• **EXTRACTED MATERIAL**
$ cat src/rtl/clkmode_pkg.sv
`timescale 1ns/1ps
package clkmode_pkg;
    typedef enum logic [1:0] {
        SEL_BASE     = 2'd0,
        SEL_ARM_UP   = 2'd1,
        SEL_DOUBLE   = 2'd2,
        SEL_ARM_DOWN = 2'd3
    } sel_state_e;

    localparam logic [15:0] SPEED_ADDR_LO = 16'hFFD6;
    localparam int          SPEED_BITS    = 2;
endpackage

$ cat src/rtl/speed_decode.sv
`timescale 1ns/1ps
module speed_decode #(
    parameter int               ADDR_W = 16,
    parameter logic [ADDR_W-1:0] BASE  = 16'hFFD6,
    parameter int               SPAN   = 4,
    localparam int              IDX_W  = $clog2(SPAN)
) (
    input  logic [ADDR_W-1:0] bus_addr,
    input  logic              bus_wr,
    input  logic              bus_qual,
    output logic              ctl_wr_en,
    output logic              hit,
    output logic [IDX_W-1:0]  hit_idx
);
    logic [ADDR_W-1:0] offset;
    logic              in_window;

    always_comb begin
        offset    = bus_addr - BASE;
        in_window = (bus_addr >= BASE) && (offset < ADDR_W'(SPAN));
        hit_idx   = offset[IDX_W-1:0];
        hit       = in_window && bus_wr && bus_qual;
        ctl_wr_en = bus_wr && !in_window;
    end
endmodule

• **EXERCISE DETAILS**
Search the data for "output logic [IDX_W-1:0]". Beginning with that line, set down every line through the last exactly.

• **TASK ANSWER**
    output logic [IDX_W-1:0]  hit_idx
);
    logic [ADDR_W-1:0] offset;
    logic              in_window;

    always_comb begin
        offset    = bus_addr - BASE;
        in_window = (bus_addr >= BASE) && (offset < ADDR_W'(SPAN));
        hit_idx   = offset[IDX_W-1:0];
        hit       = in_window && bus_wr && bus_qual;
        ctl_wr_en = bus_wr && !in_window;
    end
endmodule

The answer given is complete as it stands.